Fuleiro – Significa algo de baixa qualidade, inclusive amizades. O fuleiro é a pessoa com a qual não se pode contar para nada, seja para dar uma ajuda no trabalho ou mesmo para aparecer para uma cervejinha com os amigos. Dá origem ao verbo “fuleirar”.
Farrapar – Ver fuleirar.
Cair um baque – Tropeçar e cair no chão, geralmente de forma patética e com pessoas apontando e rindo de você.
Arrancar o samboque – Tropeçar e, no processo, perder a pontinha do dedo do pé.

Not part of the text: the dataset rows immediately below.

This is an optimization exercise on Yosys and OpenROAD, whose aim is small area and a short achievable clock period, not a production implementation.
RTL that was checked went through simulation tests only; none was proved equivalent to the original.

== the baseline ==
==> flow/design.v <==
package key_expansion_pkg;
    localparam int NR_DEFAULT = 10;
    function automatic logic [7:0] rcon_next(input logic [3:0] r);
        logic [7:0] val;
        val[0] = ~r[2] & ~r[1] & ~r[0];                      
        val[1] = r[3] | (~r[2] & ~r[1] & r[0]);              
        val[2] = (~r[2] & r[1] & ~r[0]) | (r[3] & r[0]);     
        val[3] = (~r[2] & r[1] & r[0]) | (r[3] & ~r[0]);     
        val[4] = r[3] | (r[2] & ~r[1] & ~r[0]);              
        val[5] = (r[2] & ~r[1] & r[0]) | (r[3] & r[0]);      
        val[6] = r[2] & r[1] & ~r[0];                        
        val[7] = r[2] & r[1] & r[0];                         
        rcon_next = val;
    endfunction
endpackage
This is an optimization exercise on Yosys and OpenROAD, whose aim is small area and a short achievable clock period, not a production implementation. At most, simulation tests tie the RTL to the original design; equivalence was not proved. Power and IR drop assume default switching activity.

==> flow/design.v (excerpt) <==
module video_frame_top
(
   input  logic   clk,
   input  logic   arst_n,
   input  video_pkg::mode_t  mode,
   input  logic   cam_valid,
   input  logic   cam_frame_start,
   input  video_pkg::pixel_t cam_pixel,
   input  logic   copy_start,
   output logic   copy_done,
   output video_pkg::pixel_t vid_pixel,
   output logic   vid_hsync,
   output logic   vid_vsync,
   output logic   vid_blank
);
make LEC_CHECK=0 CAP_MARGIN=20 CORE_MARGIN=2 CORE_UTILIZATION=65 CTS_CLUSTER_DIAMETER=80 CTS_CLUSTER_SIZE=32 PLACE_DENSITY=0.75 SETUP_SLACK_MARGIN=1.6 SLEW_MARGIN=20 finish   # period 3.5 ns
run.sh (not shown) runs the stock make flow with config.mk's settings and CLKGATE_MAP_FILE= SYNTH_SCRIPT=/design/flow/synth_recipe.tcl, a recipe that flattens the netlist after the stock synthesis.
==> next run, changes <==
--- a/flow/design.v
+++ b/flow/design.v
@@ -70,69 +70,65 @@
                    ((hcount == 6'(58 - 1)) ? 1'b1 : hsync);
          vsync  <= (hreset && vcount == 5'(26 - 1)) ? 1'b0 :
                    ((hreset && vcount == 5'(28 - 1)) ? 1'b1 : vsync);
          blank  <= next_vblank | next_hblank;
          sel_data <= next_hwin && next_vwin && mode_q[0];
          sel_fill <= !(next_vblank || next_hblank) && !(next_hwin && next_vwin);
          mode_q   <= mode;
       end
    end
-   logic [7:0] cpix_q;
    logic [6:0] wr_ptr;
    logic [6:0] this_addr;
-   logic       wv_q;
-   logic [6:0] wa_q;
    logic [3:0] wslot_idx;
    logic [7:0] wdat, wdat_n;
    logic [2:0] wtag;
    logic [3:0] wx;
    logic       wr0;       
    logic       wrw;       
    logic [15:0] wslot;
    logic [7:0] rd_q;
    logic       active;
+   logic       cam_store;
    assign this_addr = cam_frame_start ? '0 : wr_ptr;
+   assign cam_store = cam_valid && (mode == video_pkg::mode_view);
+   assign wslot_idx = this_addr[3:0] - hcount[3:0] - 4'd11;
    always_ff @(posedge clk or negedge arst_n) begin
       if (!arst_n) begin
          wr_ptr <= '0;
-         wv_q   <= 1'b0;
          wr0    <= 1'b0;
          wrw    <= 1'b0;
       end else begin
          if (cam_valid) begin
             wr_ptr <= this_addr + 1'b1;
          end else if (cam_frame_start) begin
             wr_ptr <= '0;
          end
-         wv_q <= cam_valid && (mode == video_pkg::mode_view);
-         wr0  <= wv_q && (wa_q[6:4] == 3'd0);
-         wrw  <= wv_q && (wa_q[6:4] != 3'd0);
-      end
-   end
-   always_ff @(posedge clk) begin
-      cpix_q <= cam_pixel;
-      wa_q   <= this_addr;
-      wslot_idx <= this_addr[3:0] - hcount[3:0] - 4'd12;
-      wdat   <= active ? rd_q : cpix_q;
-      wdat_n <= active ? ~rd_q : ~cpix_q;
-      wtag   <= wa_q[6:4];
-      wx     <= wa_q[3:0];
+         wr0 <= cam_store && (this_addr[6:4] == 3'd0);
+         wrw <= cam_store && (this_addr[6:4] != 3'd0);
+      end
+   end
+   always_ff @(posedge clk) begin
+      wdat   <= active ? rd_q : cam_pixel;
+      wdat_n <= active ? ~rd_q : ~cam_pixel;
+      wtag   <= this_addr[6:4];
+      wx     <= this_addr[3:0];
       for (int s = 0; s < 16; s++) begin
          wslot[s] <= (wslot_idx == 4'(s));
       end
    end
    logic [8:0] cnt;
    logic [2:0] crow;
    logic [5:0] ck;
    logic       ld;     
    logic       last;
    logic [7:0] cdata;
    logic [3:0] bsel;
+   logic       wwin;   
    logic [7:0] we1;
    assign crow = cnt[8:6];
    assign ck   = cnt[5:0];
    assign last = active && (cnt == {3'd7, 6'd58});
    always_ff @(posedge clk or negedge arst_n) begin
       if (!arst_n) begin
          active    <= 1'b0;
          cnt       <= '0;
          copy_done <= 1'b0;
@@ -141,27 +137,30 @@
             cnt <= cnt + 1'b1;
             if (last) active <= 1'b0;
          end else if (copy_start) begin
             active <= 1'b1;
             cnt    <= '0;
          end
          copy_done <= last;
       end
    end
-   always_ff @(posedge clk or negedge arst_n) begin
-      if (!arst_n) begin
-         ld  <= 1'b0;
-         we1 <= '0;
+   always_comb begin
+      for (int r = 0; r < 8; r++) begin
+         we1[r] = wwin && (crow == 3'(r));
+      end
+   end
+   always_ff @(posedge clk or negedge arst_n) begin
+      if (!arst_n) begin
+         ld   <= 1'b0;
+         wwin <= 1'b0;
       end else begin
          ld <= active && (ck >= 6'd25) && (ck <= 6'd40);
-         for (int r = 0; r < 8; r++) begin
-            we1[r] <= active && (ck >= 6'd42) && (ck <= 6'd57) && (crow == 3'(r));
-         end
+         wwin <= active && (ck >= 6'd42) && (ck <= 6'd57);
       end
    end
    logic [7:0] wh_d [16];
    logic [15:0] wh_v;
    logic [15:0] wh_in;
    logic [3:0] xl, xl_n;
    logic [2:0] rl, rl_n, rlm, rlm_n;
    logic [3:0] xc_n;
    logic [2:0] ctag_n;
=>
- The changed run finished clean
- global-route usage hardly moves
- area after synthesis is lower slightly
- worst setup slack degrades by 0.32 ns
- final area drops slightly
- clock skew went down by 0.0042 ns
- power goes down by a few percent
- clock-buffer cell count falls by 6
- via count went down slightly
- fmax goes down by roughly a tenth
- worst hold slack gets worse by 0.25 ns
Only the layout flow was run in the second run of this note; the RTL was not checked for function there.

Vou chegar – Vou embora. Ninguém sabe muito bem qual a origem dessa expressão, mas até eu admito que não faz o menor sentido. Aceita variações como “Vou chegar nessa” e “Vou lavrar”.
Além dessas existem muitas outras. Lembrando que há também aquelas que são comuns ao Nordeste como um todo, como "Eita", “Oxente”, “Ôxe”, “Vixe Maria”, “Galego” e outras mais. Muitas delas, apesar da resistência das mayaras da vida, se popularizaram por todo o Brasil. Difícil é encontrar alguém hoje em dia, mesmo na lonjura das fronteiras gaúchas ou no coração de São Paulo, que não fale o seu “Vish” ou “Afe”, corruptelas dos originais nordestinos. Seria impossível acrescentar todas em um único post e muitas não me vêm à cabeça no momento, por isso peço aos leitores, de Pernambuco ou não, que deixem na seção de comentários suas contribuições para esse dicionário, visando assim melhorar a comunicação entre o pernambucano e o resto do Brasil. E você, que é de fora, vá praticando. Pernambuco está de portas abertas para você.
Mas faz aí um esforçozinho para aprender a falar nossa língua antes de vir, vai.